Hall – Müde geworden durch die Last seines hohen Alters, ist Franz Pöhacker wenige Monate nach dem Tod seiner Frau dieser nachgefolgt. Hatte er doch die Lust am Zeichnen und dreidimensionalen Formulieren verloren, die ihn noch an seinem 90. Geburtstag vor vier Jahren so freudig durchpulst hat. So sehr seine vielen Freunde und Bewunderer seines grafischen und bildhauerischen Werks Franz Pöhacker auch vermissen werden, wird er gerade in diesem ein Stück weit weiterleben. In seinen monumentalen, im öffentlichen Raum präsenten Skulpturen genauso wie in unzähligen kleinen.

Denn er sei eigentlich „der Bildhauer für den kleinen Mann“, meinte er anlässlich seines 90. Geburtstags etwas kokett, habe wirkliche Monumentalität doch nichts mit Größe zu tun. Um in diesem Zusammenhang auf Alberto Giacometti und dessen winzige Skulptürchen zu verweisen, die trotz ihrer Kleinheit an Monumentalität kaum zu übertreffen seien. Weshalb auch die meisten der großen Skulpturen Franz Pöhackers für den jeweiligen Ort maßgeschneiderte Übersetzungen ganz kleiner Arbeiten ins Großformat sind.

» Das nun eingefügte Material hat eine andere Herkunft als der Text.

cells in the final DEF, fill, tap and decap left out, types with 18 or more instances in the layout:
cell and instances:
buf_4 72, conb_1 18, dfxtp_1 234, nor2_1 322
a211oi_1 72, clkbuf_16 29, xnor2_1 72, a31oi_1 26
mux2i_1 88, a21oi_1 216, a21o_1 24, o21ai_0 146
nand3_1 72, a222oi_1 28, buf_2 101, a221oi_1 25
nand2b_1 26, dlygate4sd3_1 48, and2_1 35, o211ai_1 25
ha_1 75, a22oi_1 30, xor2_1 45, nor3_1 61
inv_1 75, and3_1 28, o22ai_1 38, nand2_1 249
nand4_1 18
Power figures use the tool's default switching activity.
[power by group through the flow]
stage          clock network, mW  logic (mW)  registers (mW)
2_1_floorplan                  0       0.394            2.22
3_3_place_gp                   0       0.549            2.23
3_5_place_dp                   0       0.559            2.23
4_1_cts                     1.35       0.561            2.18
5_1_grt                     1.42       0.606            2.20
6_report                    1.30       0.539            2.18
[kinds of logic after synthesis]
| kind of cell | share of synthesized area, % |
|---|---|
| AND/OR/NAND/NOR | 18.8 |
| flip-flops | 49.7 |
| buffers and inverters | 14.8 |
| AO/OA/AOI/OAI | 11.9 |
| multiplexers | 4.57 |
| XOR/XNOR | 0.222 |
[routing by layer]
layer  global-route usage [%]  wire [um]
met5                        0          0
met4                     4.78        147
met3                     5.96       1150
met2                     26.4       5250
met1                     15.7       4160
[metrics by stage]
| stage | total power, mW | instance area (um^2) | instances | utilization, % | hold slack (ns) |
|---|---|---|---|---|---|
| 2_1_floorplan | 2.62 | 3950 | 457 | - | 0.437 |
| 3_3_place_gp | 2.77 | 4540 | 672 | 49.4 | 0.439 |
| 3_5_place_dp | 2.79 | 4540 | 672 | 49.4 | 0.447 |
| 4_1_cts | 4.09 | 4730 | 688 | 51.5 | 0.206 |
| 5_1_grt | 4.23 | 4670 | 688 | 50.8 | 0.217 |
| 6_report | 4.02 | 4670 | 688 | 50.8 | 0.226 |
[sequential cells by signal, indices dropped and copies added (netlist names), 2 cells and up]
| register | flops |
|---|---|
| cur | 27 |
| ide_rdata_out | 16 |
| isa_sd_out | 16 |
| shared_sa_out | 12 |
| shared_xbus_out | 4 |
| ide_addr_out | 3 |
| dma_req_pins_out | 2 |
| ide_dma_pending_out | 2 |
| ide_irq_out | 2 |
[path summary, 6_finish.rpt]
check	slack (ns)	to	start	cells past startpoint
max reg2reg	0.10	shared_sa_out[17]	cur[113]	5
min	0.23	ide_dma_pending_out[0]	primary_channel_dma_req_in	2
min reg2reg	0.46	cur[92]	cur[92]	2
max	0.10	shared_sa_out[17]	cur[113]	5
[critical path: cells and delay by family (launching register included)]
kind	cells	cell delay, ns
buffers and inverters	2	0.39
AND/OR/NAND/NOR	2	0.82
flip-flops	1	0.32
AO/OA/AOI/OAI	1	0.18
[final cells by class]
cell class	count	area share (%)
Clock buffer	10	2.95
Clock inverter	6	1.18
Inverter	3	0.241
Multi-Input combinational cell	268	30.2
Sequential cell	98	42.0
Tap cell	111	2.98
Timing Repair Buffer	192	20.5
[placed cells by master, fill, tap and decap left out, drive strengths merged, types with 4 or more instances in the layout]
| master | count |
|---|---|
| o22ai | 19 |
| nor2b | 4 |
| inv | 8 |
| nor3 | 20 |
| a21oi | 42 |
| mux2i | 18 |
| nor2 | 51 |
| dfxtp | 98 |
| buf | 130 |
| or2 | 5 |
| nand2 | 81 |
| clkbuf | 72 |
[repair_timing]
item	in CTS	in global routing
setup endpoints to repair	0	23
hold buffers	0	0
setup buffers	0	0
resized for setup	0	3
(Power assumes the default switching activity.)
<file path="src/design/aims_pkg.sv">
/*
 * constants and encodings for the analog input multiplexer control.
 * assumes one 50 MHz system clock and an active-low asynchronous reset around it.
 */
`default_nettype none

package aims_pkg;

   // register addresses on the special function register bus
   localparam logic [7:0] AIMS_ADDR_PAIR_CFG = 8'hba;
   localparam logic [7:0] AIMS_ADDR_CHAN_SEL = 8'hbb;

   // reset values
   localparam logic [3:0] AIMS_PAIR_RESET = 4'h0;
   localparam logic [3:0] AIMS_CHAN_RESET = 4'h0;
   localparam logic [2:0] AIMS_GAIN_RESET = 3'h0;
   localparam logic [7:0] AIMS_SINGLE_RESET = 8'h01; // input 0 single-ended
   localparam logic [5:0] AIMS_GAIN_SEL_RESET = 6'h01; // unity gain

   // field positions
   localparam int unsigned AIMS_FIELD_LSB = 0;
   localparam int unsigned AIMS_FIELD_MSB = 3;
   localparam int unsigned AIMS_TEMP_BIT = 3;

   // widths of the selection outputs
   localparam int unsigned AIMS_NUM_INPUTS = 8;
   localparam int unsigned AIMS_NUM_PAIRS = 4;
   localparam int unsigned AIMS_NUM_GAINS = 6;

   // one-hot gain output positions
   localparam int unsigned AIMS_GAIN_X1 = 0;
   localparam int unsigned AIMS_GAIN_X2 = 1;
   localparam int unsigned AIMS_GAIN_X4 = 2;
   localparam int unsigned AIMS_GAIN_X8 = 3;
   localparam int unsigned AIMS_GAIN_X16 = 4;
   localparam int unsigned AIMS_GAIN_HALF = 5;

   // timing
   localparam int unsigned AIMS_CLK_MHZ = 50;
   localparam int unsigned AIMS_SETTLE_NS = 1500;
   localparam int unsigned AIMS_SETTLE_CYC = (AIMS_SETTLE_NS * AIMS_CLK_MHZ + 999) / 1000;
   localparam logic [6:0] AIMS_SETTLE_LOAD = 7'(AIMS_SETTLE_CYC);
   localparam int unsigned AIMS_TRACK_SAR_CLKS = 3;
   localparam logic [1:0] AIMS_TRACK_LAST = 2'(AIMS_TRACK_SAR_CLKS - 1);

   // conversion sequencer states, one-hot
   typedef enum logic [2:0] {
      AIMS_ST_IDLE = 3'b001,
      AIMS_ST_TRACK = 3'b010,
      AIMS_ST_CONV = 3'b100
   } aims_state_type;

endpackage : aims_pkg

`default_nettype wire

</file>
<file path="src/design/aims_track_timer.sv">
/*
 * track-and-hold sequencer: turns a start request into a tracking interval
 * (low-power mode) and a successive-approximation start pulse.
 * assumes sar_tick is a one-cycle pulse per converter clock on the same clock.
 */
`default_nettype none

module aims_track_timer
   import aims_pkg::*;
(
   input wire logic clk,
   input wire logic nrst,
   input wire logic low_power, // tracking mode bit
   input wire logic conv_start, // start request pulse
   input wire logic sar_tick, // one pulse per sar clock
   input wire logic conv_done, // converter finished
   output logic sar_go, // pulse: begin approximation steps
   output logic tracking, // input is being tracked
   output logic converting // conversion in progress
);

   aims_state_type state_q; // sequencer state
   aims_state_type state_d;
   logic [1:0] cnt_q; // sar clocks tracked so far
   logic [1:0] cnt_d;
   logic go_d;
   logic track_d;

   // next state
   always_comb begin
      state_d = state_q;
      cnt_d = cnt_q;
      go_d = 1'b0;
      case (state_q)
         AIMS_ST_IDLE: begin
            if (conv_start) begin
               cnt_d = 2'h0;
               if (low_power) begin
                  state_d = AIMS_ST_TRACK;
               end else begin
                  state_d = AIMS_ST_CONV;
                  go_d = 1'b1;
               end
            end
         end
         AIMS_ST_TRACK: begin
            if (sar_tick) begin
               if (cnt_q == AIMS_TRACK_LAST) begin
                  state_d = AIMS_ST_CONV;
                  go_d = 1'b1;
               end else begin
                  cnt_d = cnt_q + 2'h1;
               end
            end
         end
         AIMS_ST_CONV: begin
            // back to idle when result is in
            if (conv_done) begin
               state_d = AIMS_ST_IDLE;
            end
         end
         default: begin
            state_d = AIMS_ST_IDLE;
         end
      endcase
   end

   assign track_d = low_power ? (state_d == AIMS_ST_TRACK) : (state_d == AIMS_ST_IDLE);

   // state and output flops
   always_ff @(posedge clk or negedge nrst) begin
      if (!nrst) begin
         state_q <= AIMS_ST_IDLE;
         cnt_q <= 2'h0;
         sar_go <= 1'b0;
         tracking <= 1'b0;
         converting <= 1'b0;
      end else begin
         state_q <= state_d;
         cnt_q <= cnt_d;
         sar_go <= go_d;
         tracking <= track_d;
         converting <= (state_d == AIMS_ST_CONV);
      end
   end

endmodule : aims_track_timer

`default_nettype wire

</file>
<file path="src/design/aims_mux_ctrl.sv">
/*
 * multiplexer control: the two byte-wide selection registers on the
 * special function register bus, the input/pair/temperature decode, the
 * gain decode, a settling-time status and the track-and-hold sequencer.
 * assumes bus strobes, gain and track bits come from logic on clk.
 */
`default_nettype none

module aims_mux_ctrl
   import aims_pkg::*;
(
   input wire logic clk,
   input wire logic nrst,
   input wire logic [7:0] sfr_addr, // register address
   input wire logic [7:0] sfr_wdata, // write data
   input wire logic sfr_wr, // write strobe, one cycle
   input wire logic sfr_rd, // read strobe, one cycle
   output logic [7:0] sfr_rdata, // read data, cycle after sfr_rd
   input wire logic [2:0] gain_field, // amplifier gain code
   input wire logic low_power_track_sel, // tracking mode bit
   input wire logic conv_start, // start of conversion pulse
   input wire logic sar_tick, // sar clock pulse
   input wire logic conv_done, // conversion complete pulse
   output logic [7:0] sel_single, // single-ended input enables
   output logic [3:0] sel_diff, // differential pair enables
   output logic sel_temp, // temperature sensor enable
   output logic sel_undefined, // odd code inside a pair
   output logic [5:0] gain_sel, // one-hot amplifier gain
   output logic settle_busy, // settling interval running
   output logic sar_go, // begin approximation steps
   output logic tracking, // input is being tracked
   output logic converting // conversion in progress
);

   // the registers hold only what software wrote; the selection outputs are
   // decoded again on every edge, so a write shows on the analog switches at
   // the very edge that takes it and the settling interval starts there too.
   // the gain code, track bit and conversion strobes live in other registers
   // and arrive here as plain levels and pulses on the same clock.

   // decode channel code and pair bits into {undef, temp, diff, single}
   // result layout: [13] undef, [12] temp, [11:8] diff, [7:0] single
   // pair k joins input 2k (positive) and input 2k+1 (negative)
   function automatic logic [13:0] aims_decode(input logic [3:0] pair, input logic [3:0] code);
      logic [7:0] single;
      logic [3:0] diff;
      logic temp;
      logic undef;
      int unsigned n;
      single = 8'h00;
      diff = 4'h0;
      temp = 1'b0;
      undef = 1'b0;
      // input number in the external bank; its pair index is n / 2
      n = 32'(code[2:0]);
      if (code[AIMS_TEMP_BIT]) begin
         temp = 1'b1;
      // pair bit clear routes single input
      end else if (!pair[n / 2]) begin
         single[n] = 1'b1;
      end else if ((n % 2) == 0) begin
         diff[n / 2] = 1'b1;
      // odd code in a pair selects nothing
      end else begin
         undef = 1'b1;
      end
      // at most one group is set, so the switches never short two inputs
      return {undef, temp, diff, single};
   endfunction : aims_decode

   // map gain code to one-hot gain
   // codes 10x and 11x ignore their lowest bit
   function automatic logic [5:0] aims_gain(input logic [2:0] g);
      logic [5:0] oh;
      oh = 6'h00;
      case (g)
         3'h0: oh[AIMS_GAIN_X1] = 1'b1;
         3'h1: oh[AIMS_GAIN_X2] = 1'b1;
         3'h2: oh[AIMS_GAIN_X4] = 1'b1;
         3'h3: oh[AIMS_GAIN_X8] = 1'b1;
         3'h4, 3'h5: oh[AIMS_GAIN_X16] = 1'b1;
         default: oh[AIMS_GAIN_HALF] = 1'b1;
      endcase
      return oh;
   endfunction : aims_gain

   // stored register fields and their next values
   logic [3:0] pair_q; // pair configuration bits
   logic [3:0] pair_d;
   logic [3:0] chan_q; // channel code
   logic [3:0] chan_d;
   logic [2:0] gain_q; // last gain seen
   logic [6:0] settle_q; // settling countdown
   logic [6:0] settle_d;
   logic [7:0] rdata_d;

   // address decode
   // addresses outside the two registers neither store nor read back
   wire hit_pair = (sfr_addr == AIMS_ADDR_PAIR_CFG);
   wire hit_chan = (sfr_addr == AIMS_ADDR_CHAN_SEL);
   wire wr_pair = sfr_wr && hit_pair;
   wire wr_chan = sfr_wr && hit_chan;

   // only the low nibble is stored
   assign pair_d = wr_pair ? sfr_wdata[AIMS_FIELD_MSB:AIMS_FIELD_LSB] : pair_q;
   // only the low nibble is stored
   assign chan_d = wr_chan ? sfr_wdata[AIMS_FIELD_MSB:AIMS_FIELD_LSB] : chan_q;

   // decoded selection from the values being written, so a write takes
   // effect on the edge that stores it rather than one cycle later
   wire [13:0] sel_next = aims_decode(pair_d, chan_d);
   // named slices of the decoded selection
   wire [7:0] single_next = sel_next[7:0]; // one enable per input pin
   wire [3:0] diff_next = sel_next[11:8]; // one enable per pair
   wire temp_next = sel_next[12]; // temperature sensor
   wire undef_next = sel_next[13]; // odd code inside a pair
   // one-hot gain from the live gain code
   wire [5:0] gain_next = aims_gain(gain_field);

   // any change of mux or gain restarts settling; rewriting the same value
   // leaves the analog path untouched, so it does not restart the count
   // register change: next value against stored value
   wire mux_change = (pair_d != pair_q) || (chan_d != chan_q);
   // gain change: live code against last code seen
   wire gain_change = (gain_field != gain_q);

   // settling countdown of 1.5 us
   // the load is 1.5 us of system clocks, rounded up; the count rests at
   // zero until a fresh change reloads it. the status is advisory only:
   // conversions are never held off, software must watch it
   assign settle_d = (mux_change || gain_change) ? AIMS_SETTLE_LOAD :
                     (settle_q != 7'h00) ? settle_q - 7'h01 : 7'h00;

   // upper nibbles read as zero; unmapped reads zero
   assign rdata_d = !sfr_rd ? 8'h00 :
                    hit_pair ? {4'h0, pair_q} :
                    hit_chan ? {4'h0, chan_q} : 8'h00;

   // register storage
   // upper nibbles are never stored, so they cannot leak into the decode
   always_ff @(posedge clk or negedge nrst) begin
      if (!nrst) begin
         pair_q <= AIMS_PAIR_RESET;
         chan_q <= AIMS_CHAN_RESET;
      end else begin
         pair_q <= pair_d;
         chan_q <= chan_d;
      end
   end

   // analog selection controls
   // reset value matches the decode of the cleared registers
   always_ff @(posedge clk or negedge nrst) begin
      if (!nrst) begin
         sel_single <= AIMS_SINGLE_RESET;
         sel_diff <= 4'h0;
         sel_temp <= 1'b0;
         sel_undefined <= 1'b0;
      end else begin
         sel_single <= single_next;
         sel_diff <= diff_next;
         sel_temp <= temp_next;
         sel_undefined <= undef_next;
      end
   end

   // gain tracking and decode
   // gain_q remembers the last code so that a change restarts settling
   always_ff @(posedge clk or negedge nrst) begin
      if (!nrst) begin
         gain_q <= AIMS_GAIN_RESET;
         gain_sel <= AIMS_GAIN_SEL_RESET;
      end else begin
         gain_q <= gain_field;
         gain_sel <= gain_next;
      end
   end

   // settling status
   // busy mirrors the next count so it rises on the changing edge
   always_ff @(posedge clk or negedge nrst) begin
      if (!nrst) begin
         settle_q <= 7'h00;
         settle_busy <= 1'b0;
      end else begin
         settle_q <= settle_d;
         settle_busy <= (settle_d != 7'h00);
      end
   end

   // read data
   // stands for one cycle after the strobe, zero otherwise; a read in the
   // same cycle as a write returns the old value
   always_ff @(posedge clk or negedge nrst) begin
      if (!nrst) begin
         sfr_rdata <= 8'h00;
      end else begin
         sfr_rdata <= rdata_d;
      end
   end

   // track-and-hold sequencer
   // it owns the track/convert timing; this block only hands it the mode
   // bit and strobes and passes its registered outputs to the ports
   aims_track_timer u_track (
      .clk(clk),
      .nrst(nrst),
      .low_power(low_power_track_sel),
      .conv_start(conv_start),
      .sar_tick(sar_tick),
      .conv_done(conv_done),
      .sar_go(sar_go),
      .tracking(tracking),
      .converting(converting)
   );

endmodule : aims_mux_ctrl

`default_nettype wire

</file>
<file path="config.mk">
export PLATFORM = sky130hd
export DESIGN_NAME = pps_discipline
export DESIGN_NICKNAME = d
export VERILOG_FILES = /design/src/core/pps_disc_pkg.sv /design/src/core/pps_discipline.sv
export SDC_FILE = /design/constraint.sdc
export NUM_CORES = 2
export LEC_CHECK = 0
export BUFFER_PORTS_ARGS = -buffer_cell sky130_fd_sc_hd__clkbuf_2
export CAP_MARGIN = 10
export CELL_PAD_IN_SITES_DETAIL_PLACEMENT = 0
export CELL_PAD_IN_SITES_GLOBAL_PLACEMENT = 1
export CORE_MARGIN = 5
export CORE_UTILIZATION = 38
export DETAILED_ROUTE_END_ITERATION = 8
export GPL_ROUTABILITY_DRIVEN = 0
export PLACE_DENSITY_LB_ADDON = 0.1
export SLEW_MARGIN = 20
export SYNTH_ARGS = -nofsm -noshare
export SYNTH_HDL_FRONTEND = slang
export SYNTH_SLANG_ARGS = --single-unit
</file>
<file path="constraint.sdc">
create_clock -name ref_clk_in -period 22.2 [get_ports ref_clk_in]
set_clock_uncertainty 0.05 [all_clocks]
set_input_delay 1.11 -clock ref_clk_in [delete_from_list [all_inputs] [get_ports ref_clk_in]]
set_output_delay 1.11 -clock ref_clk_in [all_outputs]
set_load 0.01 [all_outputs]
</file>
==> config.mk <==
export PLATFORM = sky130hd
export DESIGN_NAME = rsr_reset_ctrl
export DESIGN_NICKNAME = d
export VERILOG_FILES = /design/src/hdl/rsr_pkg.sv /design/src/hdl/rsr_reset_ctrl.sv
export SDC_FILE = /design/constraint.sdc
export NUM_CORES = 1
export LEC_CHECK = 0
export ABC_AREA = 1
export BUFFER_PORTS_ARGS = -buffer_cell sky130_fd_sc_hd__buf_2
export CAP_MARGIN = 20
export CORE_ASPECT_RATIO = 1.75
export CORE_MARGIN = 3
export CORE_UTILIZATION = 57
export DETAILED_ROUTE_END_ITERATION = 10
export PLACE_DENSITY = 0.95
export SLEW_MARGIN = 20
export SYNTH_ARGS = -nofsm -noshare
export SYNTH_HDL_FRONTEND = slang
export SYNTH_SLANG_ARGS = --single-unit
export TNS_END_PERCENT = 100
==> constraint.sdc <==
create_clock -name clk -period 5.4 [get_ports clk]
set_clock_uncertainty 0.1 [all_clocks]
set_input_delay 0.81 -clock clk [delete_from_list [all_inputs] [get_ports clk]]
set_output_delay 0.81 -clock clk [all_outputs]
set_load 0.01 [all_outputs]
==> src/hdl/rsr_pkg.sv <==
// Package for the reset and stop-recovery controller.
// Assumes a single 20 MHz clock domain and a synchronous reset.
package rsr_pkg;
  localparam int unsigned CLK_MHZ = 20;
  localparam int unsigned OSC_CYCLES = 50;
  localparam int unsigned SYS_CYCLES = 16;
  localparam int unsigned HOLD_MIN_OSC = 66;
  localparam int unsigned PIN_FILT_CYCLES = 4;
  localparam logic [6:0] CNT_W_ZERO = 7'h00;
  localparam logic [6:0] OSC_LAST = 7'(OSC_CYCLES - 1);
  localparam logic [6:0] SYS_LAST = 7'(SYS_CYCLES - 1);
  localparam logic [6:0] HOLD_LAST = 7'(HOLD_MIN_OSC - 1);
  localparam logic [2:0] FILT_LAST = 3'(PIN_FILT_CYCLES - 1);
  localparam logic [31:0] RESET_VECTOR_ADDR = 32'h0000_0004;
  localparam int unsigned GPIO_W = 16;
  localparam int unsigned PWM_W = 6;

  // Cause flags, bit order power_on, stop, watchdog, pin, fault, software
  typedef struct packed {
    logic power_on;
    logic stop;
    logic watchdog;
    logic external_pin;
    logic fault;
    logic software;
  } rsr_cause_type;
  localparam rsr_cause_type CAUSE_RESET = '{1'b1, 1'b0, 1'b0, 1'b0,
                                            1'b0, 1'b0};

  typedef struct packed {
    logic power_on;
    logic brownout;
    logic watchdog_timeout;
    logic pin_low;
    logic debug_req;
    logic fault;
    logic sw_req;
    logic sw_from_debug;
    logic gpio_wake;
  } rsr_req_type;

  typedef enum logic [4:0] {
    ST_RUN    = 5'h01,
    ST_HOLD   = 5'h02,
    ST_OSC    = 5'h04,
    ST_SYS    = 5'h08,
    ST_PINWT  = 5'h10
  } rsr_state_type;

  typedef struct packed {
    rsr_state_type state;
    logic [6:0] cnt;
    logic [6:0] total;
    logic [2:0] filt;
    logic [1:0] pin_s1;
    logic [1:0] pin_s2;
    logic [GPIO_W-1:0] gpio_s1;
    logic [GPIO_W-1:0] gpio_s2;
    logic [GPIO_W-1:0] gpio_prev;
    logic [8:0] req_s1;
    logic [8:0] req_s2;
    logic stop_rec;
    logic keep_debug;
    logic pwm_hiz;
    rsr_cause_type cause;
  } rsr_regs_type;
endpackage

Sein bildhauerisches Handwerk gelernt hat der gebürtige Grazer an der Wiener Akademie der bildenden Künste bei Fritz Wotruba. Einem charismatischen Lehrer, dessen Einfluss sich zu entziehen, sich von dessen Formalismus zu emanzipieren vielen seiner Schüler lebenslang nicht gelungen ist. Auch Franz Pöhacker nicht wirklich, baute doch auch er seine Skulpturen gern aus klaren, raffiniert ineinander verschachtelten schroffen oder phasenweise organisch sich rundenden, amorph verknäuelt in sich ruhenden Formen, die fast wie – meist weibliche – Körperlandschaften daherkommen.

Seinen Vorstellungen von der großen gültigen Form näherte sich Franz Pöhacker meist zeichnend an. Einem Tun, bei dem er sich gern von sich selbst überraschen ließ, um spontan auf das zu reagieren, was im Umweg über die zeichnende Hand fast automatisch entsteht. Sei Kunst für ihn doch der Versuch, das rational Unbegreifliche sichtbar zu machen, brachte der 90-Jährige sein Tun auf den Punkt. Gehe es ihm doch nie um das Abbilden, sondern um das Schaffen von Sinnbildern.

Zahllose Ausstellungen waren Franz Pöhacker gewidmet, zu seinem 90. Geburtstag eine schöne kleine Retrospektive in der Innsbrucker Galerie Maier. Nicht zu unterschätzen sind aber auch Franz Pöhackers Verdienste als empathischer Kunsterzieher, als der er unzählige Jugendliche mit dem Virus „Kunst“ unrettbar infiziert hat. Auch seine Söhne Magnus und Daniel. Letzterer hat 2016 seinem Vater ein berührendes filmisches Denkmal gesetzt.